Zudem ist es über Jahre haltbar und oxidationsstabil, d. h. dass es nicht ranzig wird. Jojobaöl wird durch kaltes Pressen aus den reifen Samen des mannshohen Jojobastrauches Simmondsia chinensis (Simmondsiaceae, früher Buxaceae) gewonnen, der in der Sonora-Wüste im Grenzgebiet von Kalifornien und Mexiko heimisch ist, inzwischen aber in Plantagen kultiviert wird (der Artname "chinensis" geht auf einen Irrtum des Erstbeschreibers Heinrich Friedrich Link, 1822, zurück).

Die Nutzung und wirtschaftliche Bedeutung des Jojobaöls ist durch das Handelsverbot des vom Pottwal stammenden Walrats und Spermöls (Washingtoner Artenschutzabkommen vom 1. 1. 1981), die ebenfalls Wachsgemische darstellen und eine vergleichbare molekulare Zusammensetzung aufweisen, sprunghaft angestiegen.

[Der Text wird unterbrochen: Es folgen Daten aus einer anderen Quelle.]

$ cat src/rtl/adc_seq_pkg.sv
package adc_seq_pkg;
  typedef enum logic [2:0] {
    PH_IDLE,
    PH_DELAY,
    PH_GAP,
    PH_OFC,
    PH_HOLD,
    PH_SAMP,
    PH_CONV
  } phase_e;
endpackage

$ cat src/rtl/adc_start_ctrl.sv
module adc_start_ctrl (
  input  logic clk,
  input  logic rst_n,
  input  logic sw_set,
  input  logic sw_clr,
  input  logic trig_a,
  input  logic trig_b,
  input  logic trig_ext,
  input  logic idle,
  input  logic mask_any,
  input  logic seq_end,
  output logic accept,
  output logic stop_req,
  output logic flag
);
  logic any_evt;

  assign any_evt  = sw_set | trig_a | trig_b | trig_ext;
  // starts only count from idle with something to convert
  assign accept   = idle & mask_any & any_evt;
  // stop seen the same cycle the clear write lands
  assign stop_req = ~flag | sw_clr;

  always_ff @(posedge clk or negedge rst_n) begin
    if (!rst_n)                flag <= 1'b0;
    else if (accept)           flag <= 1'b1;
    else if (sw_clr | seq_end) flag <= 1'b0;
  end
endmodule

$ cat src/rtl/adc_phase_timer.sv
module adc_phase_timer #(
  parameter int W = 8
) (
  input  logic         clk,
  input  logic         rst_n,
  input  logic         load,
  input  logic [W-1:0] len,
  output logic         expired
);
  logic [W-1:0] cnt;

  always_ff @(posedge clk or negedge rst_n) begin
    if (!rst_n)          cnt <= '0;
    else if (load)       cnt <= (len == '0) ? '0 : len - 1'b1;
    else if (cnt != '0)  cnt <= cnt - 1'b1;
  end

  assign expired = (cnt == '0);
endmodule

$ cat src/rtl/adc_chan_pick.sv
module adc_chan_pick #(
  parameter int CH_N = 8,
  parameter int CH_W = 3
) (
  input  logic [CH_N-1:0] mask,
  input  logic [CH_W:0]   floor_i,
  output logic            found,
  output logic [CH_W-1:0] idx
);
  always_comb begin
    found = 1'b0;
    idx   = '0;
    // descending walk, so the lowest qualifying index is written last
    for (int i = CH_N - 1; i >= 0; i--) begin
      if (mask[i] && ((CH_W+1)'(i) >= floor_i)) begin
        found = 1'b1;
        idx   = CH_W'(i);
      end
    end
  end
endmodule

$ cat src/rtl/adc_phase_seq.sv
module adc_phase_seq
  import adc_seq_pkg::*;
#(
  parameter int CH_N     = 8,
  parameter int GRP_N    = 3,
  parameter int LEN_W    = 8,
  parameter int CONT_GAP = 6,
  localparam int CH_W    = $clog2(CH_N)
) (
  input  logic             clk,
  input  logic             rst_n,
  input  logic             sw_start_set,
  input  logic             sw_start_clr,
  input  logic             tmr_a_trig,
  input  logic             tmr_b_trig,
  input  logic             ext_trig,
  input  logic             cont_mode,
  input  logic [CH_N-1:0]  chan_mask,
  input  logic [LEN_W-1:0] len_delay,
  input  logic [LEN_W-1:0] len_ofc,
  input  logic [LEN_W-1:0] len_hold,
  input  logic [LEN_W-1:0] len_samp,
  input  logic [LEN_W-1:0] len_bits,
  output logic             start_flag,
  output logic             busy,
  output logic             ph_delay,
  output logic             ph_gap,
  output logic             ph_ofc,
  output logic             ph_hold,
  output logic             ph_samp,
  output logic             ph_conv,
  output logic [GRP_N-1:0] grp_hold,
  output logic [CH_W-1:0]  chan_o,
  output logic             done
);
  phase_e           state, state_nxt;
  logic [CH_N-1:0]  mask_r;
  logic             cont_r;
  logic [LEN_W-1:0] ofc_r, hold_r, samp_r, bits_r;
  logic [CH_W-1:0]  chan_r, chan_nxt;
  logic             accept, stop_req, seq_end;
  logic             tm_load, tm_exp;
  logic [LEN_W-1:0] tm_len;
  logic             pk_found;
  logic [CH_W-1:0]  pk_idx;
  logic [CH_W:0]    pk_floor;
  logic             done_c;

  adc_start_ctrl u_start (
    .clk      (clk),
    .rst_n    (rst_n),
    .sw_set   (sw_start_set),
    .sw_clr   (sw_start_clr),
    .trig_a   (tmr_a_trig),
    .trig_b   (tmr_b_trig),
    .trig_ext (ext_trig),
    .idle     (state == PH_IDLE),
    .mask_any (|chan_mask),
    .seq_end  (seq_end),
    .accept   (accept),
    .stop_req (stop_req),
    .flag     (start_flag)
  );

  adc_phase_timer #(.W(LEN_W)) u_timer (
    .clk     (clk),
    .rst_n   (rst_n),
    .load    (tm_load),
    .len     (tm_len),
    .expired (tm_exp)
  );

  // first pick after hold starts from 0, later picks from the next index up
  assign pk_floor = (state == PH_HOLD) ? '0 : ({1'b0, chan_r} + 1'b1);

  adc_chan_pick #(.CH_N(CH_N), .CH_W(CH_W)) u_pick (
    .mask    (mask_r),
    .floor_i (pk_floor),
    .found   (pk_found),
    .idx     (pk_idx)
  );

  always_comb begin
    state_nxt = state;
    chan_nxt  = chan_r;
    tm_load   = 1'b0;
    tm_len    = '0;
    seq_end   = 1'b0;
    done_c    = 1'b0;
    unique case (state)
      PH_IDLE: if (accept) begin
        state_nxt = PH_DELAY;
        tm_load   = 1'b1;
        tm_len    = len_delay;
      end
      PH_DELAY, PH_GAP: if (tm_exp) begin
        state_nxt = PH_OFC;
        tm_load   = 1'b1;
        tm_len    = ofc_r;
      end
      PH_OFC: if (tm_exp) begin
        state_nxt = PH_HOLD;
        tm_load   = 1'b1;
        tm_len    = hold_r;
      end
      PH_HOLD: if (tm_exp) begin
        state_nxt = PH_SAMP;
        chan_nxt  = pk_idx;
        tm_load   = 1'b1;
        tm_len    = samp_r;
      end
      PH_SAMP: if (tm_exp) begin
        state_nxt = PH_CONV;
        tm_load   = 1'b1;
        tm_len    = bits_r;
      end
      PH_CONV: if (tm_exp) begin
        if (!pk_found) begin
          done_c = 1'b1;
          if (cont_r && !stop_req) begin
            state_nxt = PH_GAP;
            tm_load   = 1'b1;
            tm_len    = LEN_W'(CONT_GAP);
          end else begin
            state_nxt = PH_IDLE;
            seq_end   = 1'b1;
          end
        end else if (stop_req) begin
          state_nxt = PH_IDLE;
          seq_end   = 1'b1;
        end else begin
          state_nxt = PH_SAMP;
          chan_nxt  = pk_idx;
          tm_load   = 1'b1;
          tm_len    = samp_r;
        end
      end
      default: state_nxt = PH_IDLE;
    endcase
  end

  always_ff @(posedge clk or negedge rst_n) begin
    if (!rst_n) begin
      state  <= PH_IDLE;
      chan_r <= '0;
      mask_r <= '0;
      cont_r <= 1'b0;
      ofc_r  <= '0;
      hold_r <= '0;
      samp_r <= '0;
      bits_r <= '0;
    end else begin
      state  <= state_nxt;
      chan_r <= chan_nxt;
      if (accept) begin
        mask_r <= chan_mask;
        cont_r <= cont_mode;
        ofc_r  <= len_ofc;
        hold_r <= len_hold;
        samp_r <= len_samp;
        bits_r <= len_bits;
      end
    end
  end

  assign busy     = (state != PH_IDLE);
  assign ph_delay = (state == PH_DELAY);
  assign ph_gap   = (state == PH_GAP);
  assign ph_ofc   = (state == PH_OFC);
  assign ph_hold  = (state == PH_HOLD);
  assign ph_samp  = (state == PH_SAMP);
  assign ph_conv  = (state == PH_CONV);
  assign chan_o   = chan_r;
  assign done     = done_c;

  for (genvar g = 0; g < GRP_N; g++) begin : g_grp
    assign grp_hold[g] = ph_hold & mask_r[g];
  end
endmodule

$ cat config.mk
export PLATFORM = sky130hd
export DESIGN_NAME = adc_phase_seq
export DESIGN_NICKNAME = d
export VERILOG_FILES = /design/src/rtl/adc_seq_pkg.sv /design/src/rtl/adc_start_ctrl.sv /design/src/rtl/adc_phase_timer.sv /design/src/rtl/adc_chan_pick.sv /design/src/rtl/adc_phase_seq.sv
export SDC_FILE = /design/constraint.sdc
export NUM_CORES = 1
export LEC_CHECK = 0
export BUFFER_PORTS_ARGS = -buffer_cell sky130_fd_sc_hd__buf_2
export CORE_MARGIN = 3
export CORE_UTILIZATION = 35
export DETAILED_ROUTE_END_ITERATION = 7
export GPL_TIMING_DRIVEN = 0
export PLACE_DENSITY = 0.53
export SYNTH_ARGS = -nofsm -noshare
export SYNTH_HDL_FRONTEND = slang
export SYNTH_SLANG_ARGS = --single-unit
$ cat constraint.sdc
create_clock -name clk -period 4.44 [get_ports clk]
set_input_delay 0.888 -clock clk [delete_from_list [all_inputs] [get_ports clk]]
set_output_delay 0.888 -clock clk [all_outputs]
set_load 0.005 [all_outputs]
==> flow_metrics.tcl, run 1 <==
set metrics [dict create \
    power.density_mw_per_mm2 580 \
    clock_sinks 56 \
    drive_gt1_share_pct 35.5 \
    finalHoldViolations 0 \
    drcViolationCount 0 \
    p_leak_nw 1.82 \
    hold_buffers 0 \
    hold_path_depth 1 \
    die_x_um 106 \
    vias 2973 \
    postCtsSetupBuffers 0 \
    finish.utilization_pct 43.3 \
    synthArstFlopShare_pct 100 \
    cp_slowest_stage_delay_ns 0.49 \
    yosys_most_used_dff "dfrtp_1" \
    critPathMaxFanout 9 \
    min_to "bits_r[5]" \
    hpwlAfterDp_mm 7.14 \
    rsz0062_at_grt "no" \
    criticalPathCategory "flop to output pin" \
    hp-start "bits_r[5]" \
    finClkSkew_ns 0.0105 \
    postSynthNetCount 405 \
    p_int_mw 1.44 \
    reg2reg_depth 13 \
    required_ns 3.55 \
    area_growth_syn_to_layout_pct 17.2 \
    synth_area_mm2 0.00351 \
    startpoint_type "flop" \
    ant_nets 0 \
    grt_pass1_vias 3011 \
    drt_iter0_markers 146 \
    final.period_utilization_pct 82.7 \
    rows 35 \
    grt_antenna_before_repair 0 \
    cp-end-kind "output pin" \
    fin_crit_ns 3.67 \
    hold_class "flop to flop" \
    r2r-start "chan_o[0]" \
    worstMarginPinSlew_ns 0.759 \
    clk_transition_reported_paths_ns 0.10 \
    crit_chain "ha_1, nand2b_1, a221o_1, o31ai_4, nand2_2, nor3_1, buf_2" \
    maxCapViolCount 0 \
    grt_pass1_wl_mm 15.6 \
    start_util_pct 36.9 \
    port_buffers 70 \
    r2r-end "u_timer.cnt[6]" \
    fp.dieArea_mm2 0.0113 \
    routed_wl_mm 9.36 \
    maxSlewViolCount 0 \
    viasPerCell 5.39 \
    reg2reg_slack_ns 0.79 \
    grt_overflow 0 \
    ioPinCount 71 \
    setup_slack_ns 0.769 \
    numCtsBuffers 5 \
    setup_viol 0 \
    chipHeight_um 106 \
    slowest_stage "dfrtp_1" \
    final.setup.tns_ns 0 \
    cts_resized 0 \
    p_sw_uw 941 \
    synthCells 345 \
    clk_path_buf_depth 2 \
    power_frac_clock_pct 12.3 \
    ys_seq_area_share_pct 40.0 \
    track_usage_pct 17.3 \
    yosysWarnings 0 \
    cts_tree "built" \
    synth_cell_type_count 64 \
    switching_share_pct 39.5 \
    htree_num_levels 2 \
    fin_nets 482 \
    fmax_mhz 272 \
    vdd_drop_max_mv 0.185 \
    num_antenna_cells 0 \
    gp_congestion 0.806 \
    pre_cts_ws_ns 0.844 \
    p_comb_share_pct 46.8 \
    layout_commonest_cell "buf_2" \
    dr.pass1.iters 4 \
    synth_edf_count 0 \
    final_cell_mix "buf_2 (80), dfrtp_1 (56), mux2_2 (46), nand2_1 (26), o21ai_0 (19)" \
    fin_hold_ws_ns 0.515 \
    core_mm2 0.00950 \
    pwr-share-seq_pct 40.9 \
    cts_root_buf "clkbuf_8" \
    clock_latency_ns 0.31 \
    cp.arrival_ns 2.78 \
    synth_seq_cells 56 \
    wl_per_cell_um 16.9 \
    grt_max_degree 57 \
    syn_avg_cell_area_um2 10.2 \
    outcome "complete, no violations" \
    maxSlewHeadroom_pct 48.1 \
]
## state kept, by name, indices dropped and copies added, names as in the netlist
register / flops
chan_o: 3
hold_r: 8
u_start.flag: 1
cont_r: 1
u_timer.cnt: 8
state: 3
mask_r: 8
ofc_r: 8
samp_r: 8
bits_r: 8
## Yosys cell counts, types with 3 or more instances
| master | instances | area [um2] |
|---|---|---|
| a211o_1 | 3 | 26.3 |
| a211oi_1 | 6 | 45.0 |
| a21oi_1 | 15 | 75.1 |
| a22o_1 | 3 | 26.3 |
| a22oi_1 | 4 | 30.0 |
| a31oi_1 | 3 | 18.8 |
| and2_1 | 4 | 25.0 |
| buf_2 | 11 | 55.1 |
| clkbuf_1 | 6 | 22.5 |
| dfrtp_1 | 56 | 1400 |
| ha_1 | 4 | 50.1 |
| inv_1 | 7 | 26.3 |
| mux2_2 | 46 | 518 |
| mux2i_1 | 11 | 110 |
| nand2_1 | 26 | 97.6 |
| nand2b_1 | 5 | 31.3 |
| nand3_1 | 6 | 30.0 |
| nand4_1 | 3 | 18.8 |
| nand4b_1 | 3 | 26.3 |
| nor2_1 | 17 | 63.8 |
| nor2b_1 | 5 | 31.3 |
| nor3_1 | 7 | 35.0 |
| nor4_1 | 7 | 43.8 |
| o211ai_1 | 3 | 22.5 |
| o21a_1 | 3 | 22.5 |
| o21ai_0 | 19 | 95.1 |
| o21ai_1 | 7 | 35.0 |
| o22ai_1 | 4 | 25.0 |
| o31ai_1 | 3 | 22.5 |
| xnor2_1 | 7 | 61.3 |
| xor2_1 | 3 | 26.3 |
## layer usage
metal / part of all wire, % / wire length [um] / vias up / GRT usage, %
met5: 0 / 0 / - / 0
met4: 1.5 / 142 / 0 / 3.98
met3: 4.7 / 444 / 10 / 2.55
met2: 46 / 4340 / 82 / 28.4
met1: 47 / 4430 / 1447 / 24.2
li1: - / - / 1434 / -
## cell families after synthesis
| family | after synthesis | share of synthesized area (%) |
|---|---|---|
| multiplexers | 57 | 17.9 |
| buffers and inverters | 26 | 3.39 |
| AO/OA/AOI/OAI | 92 | 18.7 |
| AND/OR/NAND/NOR | 100 | 16.1 |
| adder cells (fa/ha/maj) | 4 | 1.43 |
| XOR/XNOR | 10 | 2.50 |
| flip-flops | 56 | 40.0 |
## through the flow
stage          instances  cell area (um2)  power [mW]
5_1_grt              552             4110        2.59
3_3_place_gp         544             4020        2.08
2_1_floorplan        345             3510        1.77
6_report             552             4110        2.38
4_1_cts              552             4110        2.40
3_5_place_dp         544             4020        2.10
## power groups by stage
stage	registers (mW)	clock network (mW)	logic (mW)
after floorplan	0.899	0	0.871
after global placement	0.976	0	1.11
after CTS	0.973	0.303	1.13
after global routing	1.01	0.322	1.25
after detailed placement	0.983	0	1.12
final	0.974	0.294	1.12
## worst max-delay path by stage
stage / from / end / slack [ns]
final: chan_o[0] / done / 0.77
after global routing: chan_o[0] / u_timer.cnt[6] / 0.52
after CTS: chan_o[0] / done / 0.78
after detailed placement: chan_mask[5] / u_timer.cnt[6] / 0.84
after global placement: chan_o[0] / u_timer.cnt[6] / 0.83
after floorplan: chan_o[0] / u_timer.cnt[6] / 1.25
## critical path, delay by kind of cell, from the launching register on
family | cells | cell delay [ns]
AOI/OAI and AO/OA | 2 | 0.80
and+or+nand+nor | 3 | 0.63
DFF | 1 | 0.49
adders and majority gates | 1 | 0.40
buffers and inverters | 1 | 0.16
## layout make-up
type                            instances  area (um2)
Multi-Input combinational cell        263        1990
Clock buffer                            8        90.1
Fill cell                             975        5390
Inverter                                8        30.0
Sequential cell                        56        1400
Buffer                                 18        88.8
Tap cell                              129         161
Timing Repair Buffer                   70         353
(Power assumes the default switching activity.)
==> inputs of run 2 (changes only) <==
==> constraint.sdc (replaced) <==
create_clock -name clk -period 3.8 [get_ports clk]
set_input_delay 0.76 -clock clk [delete_from_list [all_inputs] [get_ports clk]]
set_output_delay 0.76 -clock clk [all_outputs]
set_load 0.005 [all_outputs]
==> flow_metrics.tcl, run 2 (synthesized netlist as in run 1, its figures left out) <==
set metrics [dict create \
    power.density_mw_per_mm2 678 \
    clk_path_buf_depth 2 \
    wl_per_cell_um 17.0 \
    maxSlewViolCount 0 \
    cts_resized 0 \
    grt_max_degree 57 \
    layout_commonest_cell "buf_2" \
    cp.arrival_ns 3.71 \
    maxCapViolCount 0 \
    drt_iter0_markers 140 \
    clock_latency_ns 0.31 \
    setup_viol 0 \
    drive_gt1_share_pct 35.6 \
    grt_pass1_vias 3011 \
    die_x_um 106 \
    htree_num_levels 2 \
    fin_nets 483 \
    cts_tree "built" \
    fin_crit_ns 3.52 \
    vdd_drop_max_mv 0.217 \
    setup_slack_ns 0.277 \
    viasPerCell 5.37 \
    numCtsBuffers 5 \
    critPathMaxFanout 9 \
    worstMarginPinSlew_ns 0.759 \
    maxSlewHeadroom_pct 48.1 \
    grt_antenna_before_repair 0 \
    drcViolationCount 0 \
    clock_sinks 56 \
    finalHoldViolations 0 \
    grt_overflow 0 \
    core_mm2 0.00950 \
    grt_pass1_wl_mm 15.6 \
    gp_congestion 0.806 \
    fp.dieArea_mm2 0.0113 \
    port_buffers 70 \
    routed_wl_mm 9.39 \
    dp_cells 544 \
    p_leak_nw 1.82 \
    area_growth_syn_to_layout_pct 17.5 \
    final.setup.tns_ns 0 \
    ioPinCount 71 \
    fmax_mhz 284 \
    clk_transition_reported_paths_ns 0.10 \
    required_ns 3.98 \
    cp-end-kind "flop" \
    startpoint_type "flop" \
    rsz0062_at_grt "no" \
    pre_cts_ws_ns 0.227 \
    track_usage_pct 17.3 \
    dr.pass1.iters 4 \
    final.period_utilization_pct 92.7 \
    chipHeight_um 106 \
    finClkSkew_ns 0.0111 \
    num_antenna_cells 0 \
    fillers 974 \
    rows 35 \
    outcome "complete, no violations" \
    fin_cells 553 \
    hold_class "input pin to asynchronous set/reset pin" \
    vias 2970 \
    criticalPathCategory "flop to flop" \
    start_util_pct 36.9 \
    hpwlAfterDp_mm 7.14 \
    final_cell_mix "buf_2 (80), dfrtp_1 (56), mux2_2 (46), nand2_1 (26), o21ai_0 (19)" \
    ant_nets 0 \
    cts_root_buf "clkbuf_8" \
]
-- run 2: area by class of cell --
type / instances / area, um2 / area share (%)
buffer: 18 / 88.8 / 2.16
clock buffer: 8 / 90.1 / 2.19
inverter: 8 / 30.0 / 0.729
multi-input combinational: 263 / 1990 / 48.2
sequential: 56 / 1400 / 34.0
tap: 129 / 161 / 3.92
timing repair buffer: 71 / 360 / 8.75
-- run 2: worst paths after layout --
path,from,to,slack [ns],cells past startpoint
min,rst_n,chan_o[0],0.49,1
min in group clk,bits_r[5],bits_r[5],0.51,1
min reg2reg,bits_r[5],bits_r[5],0.51,1
max reg2reg,chan_o[0],u_timer.cnt[6],0.28,13
max in group asynchronous,rst_n,u_timer.cnt[5],2.82,1
max,chan_o[0],u_timer.cnt[6],0.28,13
-- run 2: per-layer routing --
metal | part of all wire, % | global-route usage [%] | vias to the layer above
met5 | 0 | 0 | -
met4 | 1.5 | 3.98 | 0
met3 | 3.9 | 2.55 | 10
met2 | 46 | 28.4 | 73
met1 | 48 | 24.2 | 1449
li1 | - | - | 1438
-- run 2: critical path, stage by stage, from the launching register on --
cell and delay (ns):
dfrtp_1 0.49, ha_1 0.40, nand2b_1 0.14, a221o_1 0.44
o31ai_4 0.28, nand2_2 0.19, mux2_2 0.31, a21oi_1 0.24
ha_1 0.19, inv_1 0.06, a211oi_1 0.24, nand4_1 0.15
xnor2_1 0.18, o22ai_1 0.10
-- run 2: what timing repair did --
| action | 4_1_cts | 5_1_grt |
|---|---|---|
| hold buffers | 0 | 0 |
| setup endpoints to repair | 0 | 2 |
| setup buffers | 0 | 1 |
-- run 2: power by group --
group / switching, mW / leakage (nW) / internal, mW / total (mW)
sequential: 0.254 / 0.668 / 0.883 / 1.14
combinational: 0.654 / 1.11 / 0.659 / 1.31
clock: 0.193 / 0.0455 / 0.149 / 0.342
-- run 2: metrics by stage --
stage | total power, mW | utilization [%] | area, um2 | hold WS, ns
global placement | 2.43 | 42.3 | 4020 | 0.491
finish | 2.79 | 43.3 | 4120 | 0.488
global route | 3.03 | 43.3 | 4120 | 0.537
detailed placement | 2.46 | 42.3 | 4020 | 0.496
floorplan | 2.07 | - | 3510 | 0.464
CTS | 2.81 | 43.2 | 4110 | 0.518
==> inputs of run 3 (changes only) <==
--- a/config.mk
+++ b/config.mk
@@ -5,6 +5,7 @@
 export SDC_FILE = /design/constraint.sdc
 export NUM_CORES = 1
 export LEC_CHECK = 0
+export ABC_AREA = 1
 export BUFFER_PORTS_ARGS = -buffer_cell sky130_fd_sc_hd__buf_2
 export CORE_MARGIN = 3
 export CORE_UTILIZATION = 35
==> flow_metrics.tcl, run 3 <==
set metrics [dict create \
    pwr-share-seq_pct 33.4 \
    area_growth_syn_to_layout_pct 17.5 \
    hold_class "flop to flop" \
    maxSlewViolCount 0 \
    p_total_mw 3.25 \
    final.setup.tns_ns 0 \
    clk_transition_reported_paths_ns 0.11 \
    yosysWarnings 0 \
    p_int_mw 1.69 \
    ioPinCount 71 \
    critPathMaxFanout 10 \
    numCtsBuffers 5 \
    cp-end-kind "output pin" \
    finish.utilization_pct 43.1 \
    cts_resized 0 \
    grt_overflow 0 \
    synth_seq_cells 56 \
    maxCapViolCount 0 \
    hold_path_depth 2 \
    maxSlewHeadroom_pct 48.0 \
    drcViolationCount 0 \
    synthArstFlopShare_pct 100 \
    chipHeight_um 105 \
    track_usage_pct 17.3 \
    clock_sinks 56 \
    ant_nets 0 \
    power_frac_clock_pct 10.4 \
    num_antenna_cells 0 \
    drt_iter0_markers 137 \
    required_ns 3.04 \
    criticalPathCategory "flop to output pin" \
    p_comb_share_pct 56.2 \
    final_cell_mix "nand2_1 (176), buf_2 (70), dfrtp_1 (56), nor2_1 (43), inv_1 (42)" \
    hpwlAfterDp_mm 7.23 \
    power.density_mw_per_mm2 799 \
    vias 3174 \
    outcome "complete, no violations" \
    synth_edf_count 0 \
    p_sw_mw 1.56 \
    setup_viol 0 \
    synthCells 475 \
    postCtsSetupBuffers 0 \
    syn_avg_cell_area_um2 7.28 \
    crit_top_cell "nor2_1" \
    cts_root_buf "clkbuf_8" \
    fin_crit_ns 2.99 \
    vdd_drop_max_mv 0.227 \
    fin_cells 682 \
    worstMarginPinSlew_ns 0.778 \
    clk_path_buf_depth 2 \
    grt_pass1_wl_mm 15.6 \
    die_x_um 105 \
    port_buffers 70 \
    cp.arrival_ns 2.23 \
    switching_share_pct 48.1 \
    finalHoldViolations 0 \
    rsz0062_at_grt "no" \
    cts_tree "built" \
    dr.pass1.iters 4 \
    synth_area_mm2 0.00346 \
    post-synth-top-count-cell "nand2_1" \
    grt_max_degree 57 \
    htree_num_levels 2 \
    yosys.area.top_type "dfrtp_1" \
    grt_antenna_before_repair 0 \
    synth_top_area_share_pct 40.5 \
    drive_gt1_share_pct 23.5 \
    routed_wl_mm 9.22 \
    synthTopCellsByCount "nand2_1 (176), dfrtp_1 (56), nor2_1 (43), inv_1 (42), o21ai_0 (24)" \
    start_util_pct 36.7 \
    synth_cell_type_count 45 \
    gp_congestion 0.839 \
    fin_hold_ws_ns 0.497 \
    dp_cells 674 \
    slowest_stage "dfrtp_1" \
    viasPerCell 4.65 \
    clock_latency_ns 0.31 \
    layout_commonest_cell "nand2_1" \
    finClkSkew_ns 0.0121 \
    fin_nets 612 \
    core_mm2 0.00942 \
    ys_seq_area_share_pct 40.5 \
    final.period_utilization_pct 78.8 \
    wl_per_cell_um 13.5 \
    ys_top_cells_by_area "dfrtp_1 (41%), nand2_1 (19%), nor2_1 (4.7%), inv_1 (4.6%), o21ai_0 (3.5%)" \
    hold_buffers 0 \
    fmax_mhz 334 \
    fp.dieArea_mm2 0.0111 \
    p_leak_nw 2.21 \
    grt_pass1_vias 3201 \
    startpoint_type "flop" \
    reg2reg_depth 20 \
    postSynthNetCount 535 \
    cp_slowest_stage_delay_ns 0.43 \
    yosys_most_used_dff "dfrtp_1" \
    rows 35 \
    crit_chain "ha_1, inv_1, nand2_1, nand2_1, nand2_2, o21ai_1, nor2_1, nor2_1, nand3_2, buf_6, nor2_1, buf_2" \
]
run 3: changes by cell type in the layout (fill, tap and decap cells not counted), sizes merged, moves of 6 or more:
cell / before / now
nand2: 28 / 188
nand3: 6 / 28
mux2i: 11 / 0
o21ai: 26 / 32
nor4: 8 / 2
buf: 83 / 75
inv: 8 / 50
mux2: 46 / 0
nor2: 17 / 52
a211oi: 8 / 0
run 3: critical path: cells and delay by family (launching register included):
family	cells	cell delay, ns
adders and majority gates	1	0.23
and+or+nand+nor	7	0.74
DFF	1	0.43
buffers and inverters	3	0.36
AOI/OAI and AO/OA	1	0.15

* Herrn Prof. Dr. Peter C. Schmidt in angenehmer und freundlicher Verbundenheit zum 70. Geburtstag gewidmet.

Weitere Informationen


Über Rizinusöl: die beiden Monographien Natives Rizinusöl / Ricini oleum virginale und Raffiniertes Rizinusöl / Ricini oleum raffinatum im Europäischen Arzneibuch.

Über Jojobaöl: die Monographien Natives Jojobawachs und Raffiniertes Jojobawachs des Deutschen Arzneimittelcodex (DAC), Ergänzungsband 1989.